7. It is next contended on behalf of the petitioners that they were acting in exercise of the private defence of property and should not therefore have been convicted. Reliance is placed on Jambulingam v. Punnuswami, AIR 1939 Mad 400 (C), where it was held that a person who in good faith cuts down the eaves of the house, of the neighbour which project on his land, is not guilty of the offence of mischief. In such case, it would be observed that the projection of the eaves amounts to a criminal trespass and is thus an inroad on the property of the accused.

In the instant case however, the wall was constructed by the non-applicant on his own land and the only result was the obstruction to the easement of light and air which the petitioners had established in their favour. It has been held in Punjaji v. Maroti, 1951 Nag LJ 289 (AIR 1952 Nag 193 (1) ) (O)) that an easement does not come within the purview of property in Section 425, T. P. C. In that case the complainant had a right to carry water through a drain which existed on the land of the accused. The accused destroyed the drain and it was complained that this act of the accused amounted to mischief. It was held as follows :

'An easement, however, does not come within the purview of 'property' in Section 425 of the Indian Penal Code and in the unreported case entitled Keru (1888) of the Bombay High Court it was held that 'property' under that section means tangible property capable of being forcibly destroyed, and docs not include an easement.'

In this view the obstruction to the easement of light and air could not give a right of private defence of property.

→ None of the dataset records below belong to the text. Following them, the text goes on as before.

What follows belongs to an exercise in optimizing a design on an open flow for small area and a short achievable clock period; a production flow would make more cautious choices. Only simulation tests tie the RTL to the original design; equivalence was not proved.

==> flow/design.v (outline; a module is shown in full before it is edited, if it fits) <==
// module burin_drain_fp: 1432 lines
module burin_drain_fp (
    input  wire        clk,
    input  wire        rst,
    input  wire        in_valid,
    input  wire        in_acc_fp,
    input  wire [31:0] in_acc,
    input  wire [31:0] in_scale,
    input  wire [2:0]  in_fmt,
    output reg         out_valid,
    output reg  [31:0] out_data,
    output reg         out_sat
);
  // ...
==> flow/flow/run.sh <==
#!/bin/bash
# Standard synthesis, then flow/invopt.py removes inverters around the full adders in the
# synthesised netlist (same registers, same function), then the standard layout. Timing repair
# works on every path whose setup slack at the design's clock period is below the margin in
# flow/margin.txt, and may resize across cell footprints. Ports get buf_1 buffers. The constraints are the design's.
set -euo pipefail
MARGIN=$(cat flow/margin.txt)
R=orfs/results/sky130hd/burin_drain_fp/base
bash standard.sh synth > synth_make.log 2>&1
cp $R/1_2_yosys.v $R/1_2_yosys_std.v
python3 flow/invopt.py $R/1_2_yosys_std.v $R/1_2_yosys.v > invopt.log 2>&1
rm -f $R/1_synth.odb $R/1_synth.sdc
bash standard.sh SETUP_SLACK_MARGIN=$MARGIN MATCH_CELL_FOOTPRINT=0 SKIP_GATE_CLONING=1 "BUFFER_PORTS_ARGS=-buffer_cell sky130_fd_sc_hd__buf_1" finish > layout_make.log 2>&1
==> flow/flow/invopt.py <==
#!/usr/bin/env python3
"""Remove inverters around full adders in a mapped sky130hd netlist.

Synthesis (extract_fa) often builds a full adder with all three inputs inverted, where one
inverter on its outputs would do. A full adder is self-dual: FA(~a, ~b, ~c) = ~FA(a, b, c)
for both outputs. This script picks, for every full adder, whether it works on true or
complemented signals so that the fewest inverters are needed, then rewrites the netlist:
all inverters are removed and one inverter is made for each signal that some load needs
in the polarity its driver does not give. Registers and all other cells are kept as they are.

usage: invopt.py IN.v OUT.v
"""
import re
import sys

OUT_PINS = {"X", "Y", "Q", "Q_N", "SUM", "COUT", "HI", "LO"}
INV_RE = re.compile(r"^sky130_fd_sc_hd__(inv|clkinv)_\d+$")
FA_RE = re.compile(r"^sky130_fd_sc_hd__fa_\d+$")
# cells whose inputs may take either polarity: xor <-> xnor absorbs an odd number of flips
XOR_SWAP = {"xor2": "xnor2", "xnor2": "xor2", "xor3": "xnor3", "xnor3": "xor3"}


def xor_kind(typ):
    m = re.match(r"^sky130_fd_sc_hd__(x(?:n)?or[23])_(\d+)$", typ)
    return (m.group(1), m.group(2)) if m else None


def main(src, dst):
    text = open(src).read()
    m = re.search(r"\n(\s*sky130_fd_sc_hd__\w+\s+\S+\s*\()", text)
    head_end = m.start() + 1
    tail_start = text.rindex("endmodule")
    head = text[:head_end]
    body = text[head_end:tail_start]
    inst_re = re.compile(r"\s*(sky130_fd_sc_hd__\w+)\s+(\S+)\s*\((.*?)\);", re.S)
    pin_re = re.compile(r"\.(\w+)\(\s*(.*?)\s*\)(?:,|\s*$)", re.S)
    insts = []
    pos = 0
    for mm in inst_re.finditer(body):
        assert body[pos:mm.start()].strip() == "", body[pos:mm.start()][:200]
        pos = mm.end()
        typ, name, pins = mm.group(1), mm.group(2), mm.group(3)
        pl = [(p, n.strip()) for p, n in pin_re.findall(pins)]
        insts.append([typ, name, pl])
    assert body[pos:].strip() == "", body[pos:][:200]

    outputs = set(re.findall(r"^\s*output\s+(?:\[\d+:\d+\]\s+)?(\S+);", head, re.M))

    def is_port_net(n):
        base = n.lstrip("\\").split("[")[0].strip()
        return base in outputs

    driver = {}
    for idx, (typ, name, pl) in enumerate(insts):
        for p, n in pl:
            if p in OUT_PINS and n:
                driver[n] = (idx, p)

    inv_of = {}   # inverter output net -> input net
    for typ, name, pl in insts:
        if INV_RE.match(typ):
            d = dict(pl)
            inv_of[d["Y"]] = d["A"]

    def literal(n):
        par = 0
        while n in inv_of:
            n = inv_of[n]
            par ^= 1
        return n, par

    # a half adder on two complemented signals: its sum is the xor of the true signals and
    # its carry their nor
    HA_RE = re.compile(r"^sky130_fd_sc_hd__ha_\d+$")
    n_ha = 0
    for idx in range(len(insts)):
        typ, name, pl = insts[idx]
        if not HA_RE.match(typ):
            continue
        d = dict(pl)
        la, lb = literal(d["A"]), literal(d["B"])
        if la[1] == 1 and lb[1] == 1:
            n_ha += 1
            insts[idx] = ["sky130_fd_sc_hd__xor2_1", name, [("A", la[0]), ("B", lb[0]), ("X", d["SUM"])]]
            insts.append(["sky130_fd_sc_hd__nor2_1", name + "_nor", [("A", la[0]), ("B", lb[0]), ("Y", d["COUT"])]])
    sys.stderr.write(f"invopt: {n_ha} half adders on complemented inputs split\n")

    # inverters that drive a port keep their net name; keep those inverters as they are
    keep_inv = set()
    for idx, (typ, name, pl) in enumerate(insts):
        if INV_RE.match(typ) and is_port_net(dict(pl)["Y"]):
            keep_inv.add(idx)

    fas = [i for i, (t, _, _) in enumerate(insts) if FA_RE.match(t)]
    fa_out = {}   # root net -> fa idx that drives it
    for i in fas:
        for p, n in insts[i][2]:
            if p in ("SUM", "COUT"):
                fa_out[n] = i

    # consumers: (root, parity, fa idx or None) for every input pin of a kept cell
    cons = []
    for idx, (typ, name, pl) in enumerate(insts):
        if INV_RE.match(typ) and idx not in keep_inv:
            continue
        for k, (p, n) in enumerate(pl):
            if p in OUT_PINS or not n:
                continue
            r, par = literal(n)
            if xor_kind(typ):
                cons.append((idx, k, r, par, "x"))
            else:
                cons.append((idx, k, r, par, idx if FA_RE.match(typ) else None))

    flip = {i: 0 for i in fas}
    by_root = {}
    for c in cons:
        by_root.setdefault(c[2], []).append(c)

    def need(root):
        """polarities (relative to the root's true value) its loads want"""
        s = set()
        for (_, _, r, par, fa) in by_root.get(root, []):
            if fa == "x":
                continue
            s.add(par ^ (flip[fa] if fa is not None else 0))
        return s

    def cost(root):
        avail = flip[fa_out[root]] if root in fa_out else 0
        return len(need(root) - {avail})

    def roots_of(i):
        rs = set()
        for p, n in insts[i][2]:
            if p in ("SUM", "COUT"):
                rs.add(n)
            elif p in ("A", "B", "CIN"):
                rs.add(literal(n)[0])
        return rs

    before = sum(cost(r) for r in set(by_root) | set(fa_out))
    changed = True
    rounds = 0
    while changed and rounds < 50:
        changed = False
        rounds += 1
        for i in fas:
            rs = roots_of(i)
            c0 = sum(cost(r) for r in rs)
            flip[i] ^= 1
            c1 = sum(cost(r) for r in rs)
            if c1 < c0:
                changed = True
            else:
                flip[i] ^= 1
    after = sum(cost(r) for r in set(by_root) | set(fa_out))
    n_inv_old = sum(1 for t, _, _ in insts if INV_RE.match(t))

    # physical nets: the root's own name carries its true value; a flipped full adder
    # drives <root>_n (complement) instead
    def cname(r):
        b = r.lstrip("\\").strip()
        return "\\" + b + "__n "

    new_insts = []
    new_wires = []
    made = set()
    phys = {}   # (root, polarity) -> net name
    for r in set(by_root) | set(fa_out):
        avail = flip[fa_out[r]] if r in fa_out else 0
        if avail:
            phys[(r, 1)] = cname(r)
            new_wires.append(cname(r))
        else:
            phys[(r, 0)] = r
    k_inv = 0

    def get(r, pol):
        nonlocal k_inv
        if (r, pol) in phys:
            return phys[(r, pol)]
        src_pol = 1 - pol
        src = phys[(r, src_pol)]
        if pol == 1:
            net = cname(r)
            new_wires.append(net)
        else:
            net = r
        k_inv += 1
        new_insts.append(["sky130_fd_sc_hd__inv_1", f"invopt_{k_inv}", [("A", src), ("Y", net)]])
        phys[(r, pol)] = net
        return net

    for idx, (typ, name, pl) in enumerate(insts):
        if INV_RE.match(typ) and idx not in keep_inv:
            continue
        npl = []
        xk = xor_kind(typ)
        odd = 0
        for p, n in pl:
            if p in OUT_PINS:
                if idx in flip and flip[idx] and p in ("SUM", "COUT"):
                    n = cname(n)
                npl.append((p, n))
            elif not n:
                npl.append((p, n))
            else:
                r, par = literal(n)
                pol = par ^ (flip[idx] if idx in flip else 0)
                if xk:
                    have = 0 if (r, 0) in phys else 1
                    odd ^= have ^ pol
                    pol = have
                npl.append((p, get(r, pol)))
        if xk and odd:
            typ = f"sky130_fd_sc_hd__{XOR_SWAP[xk[0]]}_{xk[1]}"
            if xk[0] in ("xor2", "xnor2"):   # xor2 drives X, xnor2 drives Y
                opin = {"xor2": "X", "xnor2": "Y"}[XOR_SWAP[xk[0]]]
                npl = [(opin if p in ("X", "Y") else p, n) for p, n in npl]
        new_insts.append([typ, name, npl])

    # a root whose true value is still needed under its own name but whose adder was
    # flipped gets it from an inverter (made in get); roots no load uses need nothing
    decl = "".join(f"  wire {w};\n" for w in sorted(set(new_wires)))
    out = [head.rstrip("\n") + "\n" + decl]
    def esc(n):
        return n.rstrip() + " " if n.startswith("\\") else n
    for typ, name, pl in new_insts:
        pins = ",\n".join(f"    .{p}({esc(n)})" for p, n in pl)
        out.append(f"  {typ} {name} (\n{pins}\n  );\n")
    out.append("endmodule\n")
    open(dst, "w").write("".join(out))
    n_inv_new = sum(1 for t, _, _ in new_insts if INV_RE.match(t))
    sys.stderr.write(f"invopt: {len(fas)} full adders, {sum(flip.values())} flipped; "
                     f"inverters {n_inv_old} -> {n_inv_new} (polarity mismatches {before} -> {after})\n")


if __name__ == "__main__":
    main(sys.argv[1], sys.argv[2])
==> flow/flow/margin.txt <==
17.3
==> flow/standard.sh <==
#!/bin/bash
# synth_recipe.tcl (not shown) runs the flow's synth.tcl, then flattens the netlist and writes it again
# the make line also repeats each setting of config.mk as NAME=value (left out here)
make -C /OpenROAD-flow-scripts/flow DESIGN_CONFIG=/design/flow/config.mk WORK_HOME=/design/flow/orfs CLKGATE_MAP_FILE= SYNTH_SCRIPT=/design/flow/synth_recipe.tcl "${@:-finish}"
==> flow/config.mk <==
export PLATFORM = sky130hd
export DESIGN_NAME = burin_drain_fp
export DESIGN_NICKNAME = burin_drain_fp
export VERILOG_FILES = /design/flow/design.v
export SDC_FILE = /design/flow/constraint.sdc
export NUM_CORES = 4
export LEC_CHECK = 0
export ABC_AREA = 1
export CAP_MARGIN = 20
export CORE_MARGIN = 2
export CORE_UTILIZATION = 40
export PLACE_DENSITY = 0.6
export SLEW_MARGIN = 20
==> flow/constraint.sdc <==
create_clock -name core_clock -period 23.0 [get_ports {clk}]
set_input_delay 4.6000 -clock core_clock [delete_from_list [all_inputs] [get_ports {clk}]]
set_output_delay 4.6000 -clock core_clock [all_outputs]
set_load 0.01 [all_outputs]
==> run summary, run 1 <==
met2 Use GR=roughly two fifths; share of layout cells above drive strength 1=7.85%; CP Cell Sequence=buf_1; Final Util=approximately 44%; status=finished clean; crit path DAT=between 1000 and 1500 ps; crit-path leading delay family=flip-flops; min cycle time layout=roughly 5700 ps; initial antenna violation count=2; pre-CTS setup slack=15680 ps; first-pass GRT wire length=between 150000 and 200000 um; CP max-delay cell=dfxtp_1; Max clock buf depth=3; Worst Setup End Kind=output pin; reg2reg setup slack=roughly 17000 ps; Fill cells=8260; Max Clock Skew=about 16 ps; final setup fails=0; clock root buffer=clkbuf_16; Die Ht=roughly 290 um; Via Count=slightly below 30k; M1 GR Usage=around a third; synthesized area per cell=approximately 7.7 um^2; Crit path buffers/inverters=1
==> inputs of run 2 (changes only) <==
--- a/flow/design.v
+++ b/flow/design.v
@@ -1253,17 +1253,18 @@
             3'd0: c_u = 5'd20;
             3'd1: c_u = 5'd21;
             3'd2: c_u = 5'd16;
             3'd3: c_u = 5'd13;
             default: c_u = 5'd0;
         endcase
     end
     wire signed [10:0] nb   = $signed({5'd0, msb}) - $signed({c_t[9], c_t});
-    wire        normal = ~nb[10] & ~c_zero;
+    wire        t_le0  = c_t[9] | (c_t == 10'd0);
+    wire        normal = ~c_zero & (t_le0 | (msb >= c_t[5:0]));
     wire [6:0]  shn  = {1'b0, msb} + {2'd0, c_u};
     wire [6:0]  sh   = normal ? shn : c_shs;
     wire [8:0]  base = normal ? nb[8:0] : 9'd0;
     wire [78:0] wide = {prod, 24'd0} >> sh;
     reg        p_valid;
     reg [25:0] p_win;
     reg [8:0]  p_base;
     reg        p_norm;
--- a/flow/flow/invopt.py
+++ b/flow/flow/invopt.py
@@ -134,32 +134,53 @@
         rs = set()
         for p, n in insts[i][2]:
             if p in ("SUM", "COUT"):
                 rs.add(n)
             elif p in ("A", "B", "CIN"):
                 rs.add(literal(n)[0])
         return rs
 
-    before = sum(cost(r) for r in set(by_root) | set(fa_out))
-    changed = True
-    rounds = 0
-    while changed and rounds < 50:
-        changed = False
-        rounds += 1
-        for i in fas:
-            rs = roots_of(i)
-            c0 = sum(cost(r) for r in rs)
+    allr = set(by_root) | set(fa_out)
+    before = sum(cost(r) for r in allr)
+    rof = {i: roots_of(i) for i in fas}
+
+    def descend():
+        changed = True
+        rounds = 0
+        while changed and rounds < 50:
+            changed = False
+            rounds += 1
+            for i in fas:
+                rs = rof[i]
+                c0 = sum(cost(r) for r in rs)
+                flip[i] ^= 1
+                c1 = sum(cost(r) for r in rs)
+                if c1 < c0:
+                    changed = True
+                else:
+                    flip[i] ^= 1
+
+    # greedy descent, then a few rounds of random kicks (a fixed seed keeps it repeatable)
+    import random
+    rng = random.Random(1)
+    descend()
+    best = sum(cost(r) for r in allr)
+    best_flip = dict(flip)
+    for it in range(200):
+        for i in rng.sample(fas, max(1, len(fas) // 20)):
             flip[i] ^= 1
-            c1 = sum(cost(r) for r in rs)
-            if c1 < c0:
-                changed = True
-            else:
-                flip[i] ^= 1
-    after = sum(cost(r) for r in set(by_root) | set(fa_out))
+        descend()
+        c = sum(cost(r) for r in allr)
+        if c <= best:
+            best, best_flip = c, dict(flip)
+        else:
+            flip.update(best_flip)
+    flip.update(best_flip)
+    after = sum(cost(r) for r in allr)
     n_inv_old = sum(1 for t, _, _ in insts if INV_RE.match(t))
 
     # physical nets: the root's own name carries its true value; a flipped full adder
     # drives <root>_n (complement) instead
     def cname(r):
         b = r.lstrip("\\").strip()
         return "\\" + b + "__n "
 
==> run summary, run 2 <==
Area Growth Syn to Fin=10.8%; core area=slightly below 80000 um^2; area of the multi-input gates=24100 um^2; TritonCTS clock tree=built; synthesized area per cell=7.64 um^2 (-0.90%); largest net degree at the start of global routing=75; clock root buffer=clkbuf_16; total wire length=roughly 100000 um; Fill cells=8070 (-2.3%); CTS sink cnt=270; Slew headroom=between 10% and 20%; Max clock buf depth=3 (unchanged); CTS buffer count=35; Final Hold Vio Count=0; placed cells=around 5.2k; DRT Pass-1 Iters=8; max reg flops=56; crit-path max FO=1; Setup TNS Final=0 ps; Biggest register=c_x; Max-Cap Viols=0; Residual DRC=0; first-pass GRT wire length=161000 um (+1.8%); Crit path buffers/inverters=1 (unchanged); total grt overflow=0; Detail Route Antenna Nets=0; top flop regs=c_x: 56 flops, c_yh: 43 flops; share of layout cells above drive strength 1=7.94% (+0.088 points); Final Util=44.8% (+0.53 points); Synth Cell Area=32000 um^2; H-tree depth=2; most common cell after layout, fill and taps aside=nand2_1; crit-path leading delay family=flip-flops; Die Ht=287 um (-0.30%); GRT Total Usage=24.8%; worst setup path class=reg2out; Final Net Count=4756; syn_nets=about 4.7k; WL/cell=just under 20 um; initial antenna violation count=2 (unchanged); Placer Congestion=between 0.9 and 1; slowest stage delay, CP=approximately 340 ps; CP required=around 18000 ps; input/output buffers=104; worst hold slack=between 300 and 400 ps; total number of yosys warnings=1; Iter 0 DRT Violations=around 2.7k; drt via density=5.49; Hold WC Path Type=reg2reg; final setup fails=0 (unchanged); antenna fix cells=0; unrepaired setup endpoints after global routing=no; dpl hpwl=a little over 70000 um; DIE WIDTH=between 200 and 300 um; CTS Hold Bufs=0; crit path DAT=1050 ps (about the same); Worst Setup End Kind=output pin; Worst-Margin Slew=1220 ps; Final Cycle Share=between 20% and 30%; row count=103; commonest non-fill, non-tap cells in the layout=nand2_1, inv_1, xor2_1; FF/Latch Area=about 5400 um^2; reg2reg setup slack=17470 ps (about the same); Skew-Pair Late Insertion Delay=580 ps; CP Cell Sequence=clkbuf_2; CP Launch Type=register; Initial Util=40.5%; status=finished clean; vias in the first global route=approximately 28k; CP max-delay cell=dfxtp_1; die area=around 80000 um^2; IO Pins=approximately 110; cells after synthesis=4190; Reg clk slew, reported paths=about 60 ps; achievable clock frequency=around 0.18 GHz; Final Non-Filler Cells=between 5k and 6k; Via Count=29.0k (+0.62%); min cycle time layout=5650 ps (-14.9 ps); Max Clock Skew=26.3 ps (+9.89 ps); fin. max-slew vios=0
[run 2: cell count changes in the layout (fill, tap and decap cells not counted), sizes merged, moves of 6 or more]
| cell | delta |
|---|---|
| nand3 | -55 |
| nand2 | +38 |
| nor2 | +13 |
| nor3 | +11 |
| o21ai | +10 |
| xor2 | -9 |
| xnor2 | +7 |
| a21oi | -6 |
[run 2: worst paths after layout]
| kind | startpoint | to | cells after the start |
|---|---|---|---|
| setup / recovery | out_data[0]$_DFF_P_ | out_data[0] | 1 |
| hold reg to reg | c_sign$_DFF_P_ | p_sign$_DFF_P_ | 0 |
| hold / removal | c_sign$_DFF_P_ | p_sign$_DFF_P_ | 0 |
| setup reg to reg | r_acc[31]$_DFF_P_ | c_yh[36]$_DFF_P_ | 14 |
[run 2: final cells by class]
type                       count  share of cell area (%)
inverter                     507                    5.45
timing repair buffer         235                    4.32
clock buffer                  45                    2.66
multi-input combinational   3168                    67.9
sequential                   270                    15.3
clock inverter                19                   0.695
tap                         1050                    3.70
[run 2: per-stage QoR]
step	worst slack, ps	cell area [um^2]
after CTS	17310	34900
after global routing	17270	35500
after floorplan	17610	32000
after global placement	16120	33500
final	17350	35500
after detailed placement	16150	33500
[run 2: routing by layer]
metal	vias up	routed length [um]	global-route usage [%]
met3	294	9330	5.34
met2	1402	47300	39.8
met1	13700	42900	31.9
met5	-	0	0
met4	0	4710	11.1
li1	13600	-	-
[run 2: repair_timing]
item                                    in CTS  in global routing
pin swaps                                    6                 21
setup buffers                               23                 27
endpoints found under the setup margin      79                 86
hold endpoints to repair                     0                  0
resized for setup                           34                107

8. Further, even if the accused had such a right, they could not avail of it in the present case, Section 99, I. P. C. provides that there is no right of private defence in cases in which there is time to have recourse to the public authorities. The nuisance of the wall took place in the morning and it must have taken time to reach the window. The petitioners could approach the civil Court for a mandatory injunction to restrain the opposite party from constructing the wall.

9. It is true that the action of the non-applicant ia constructing the wall to obstruct the windows contrary to a decree existing against them was improper. Un-fortunately however, the petitioners were prevented from taking recourse to self-help in removing the obstructions by the express provisions in Section 36 o the Easements Act. As I have said, their remedy was to pursue the matter in a Court of law. The conduct of the non-applicant has been considered by the trial Court inasmuch is only a nominal sentence of fine has been awarded.

10. The petition for revision is dismissed.